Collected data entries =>
/---
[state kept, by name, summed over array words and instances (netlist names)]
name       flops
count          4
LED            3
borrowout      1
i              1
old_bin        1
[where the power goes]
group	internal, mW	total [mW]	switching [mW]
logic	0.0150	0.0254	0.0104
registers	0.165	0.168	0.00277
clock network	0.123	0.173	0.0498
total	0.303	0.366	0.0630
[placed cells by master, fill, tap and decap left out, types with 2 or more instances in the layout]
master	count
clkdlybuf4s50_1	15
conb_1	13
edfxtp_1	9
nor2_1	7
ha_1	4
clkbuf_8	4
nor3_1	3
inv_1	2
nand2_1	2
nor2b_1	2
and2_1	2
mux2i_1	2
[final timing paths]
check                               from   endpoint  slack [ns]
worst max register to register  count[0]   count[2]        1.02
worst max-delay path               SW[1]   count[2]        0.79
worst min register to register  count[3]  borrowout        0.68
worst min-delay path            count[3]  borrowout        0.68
[flow/design.v]
`timescale 1ns / 1ps
module clk2(  
    input CLK100MHZ,
    input BTNC,
    input [31:0] counter,
    output reg SLWCLK
    );
     reg [31:0] ClkCounter;
    always @(posedge CLK100MHZ)
        begin
            if (ClkCounter < counter)
                begin
                if(BTNC==1)
                begin
                ClkCounter <= ClkCounter + 120;  
                end
                else
                begin
                ClkCounter <= ClkCounter + 1;  
                end
                end
            else
                begin 
                ClkCounter <= 0;
                SLWCLK = ~SLWCLK;
                end
        end
endmodule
\---
Work to complete => Please retype all of the data above exactly as written.

Answer below =>
[state kept, by name, summed over array words and instances (netlist names)]
name       flops
count          4
LED            3
borrowout      1
i              1
old_bin        1
[where the power goes]
group	internal, mW	total [mW]	switching [mW]
logic	0.0150	0.0254	0.0104
registers	0.165	0.168	0.00277
clock network	0.123	0.173	0.0498
total	0.303	0.366	0.0630
[placed cells by master, fill, tap and decap left out, types with 2 or more instances in the layout]
master	count
clkdlybuf4s50_1	15
conb_1	13
edfxtp_1	9
nor2_1	7
ha_1	4
clkbuf_8	4
nor3_1	3
inv_1	2
nand2_1	2
nor2b_1	2
and2_1	2
mux2i_1	2
[final timing paths]
check                               from   endpoint  slack [ns]
worst max register to register  count[0]   count[2]        1.02
worst max-delay path               SW[1]   count[2]        0.79
worst min register to register  count[3]  borrowout        0.68
worst min-delay path            count[3]  borrowout        0.68
[flow/design.v]
`timescale 1ns / 1ps
module clk2(  
    input CLK100MHZ,
    input BTNC,
    input [31:0] counter,
    output reg SLWCLK
    );
     reg [31:0] ClkCounter;
    always @(posedge CLK100MHZ)
        begin
            if (ClkCounter < counter)
                begin
                if(BTNC==1)
                begin
                ClkCounter <= ClkCounter + 120;  
                end
                else
                begin
                ClkCounter <= ClkCounter + 1;  
                end
                end
            else
                begin 
                ClkCounter <= 0;
                SLWCLK = ~SLWCLK;
                end
        end
endmodule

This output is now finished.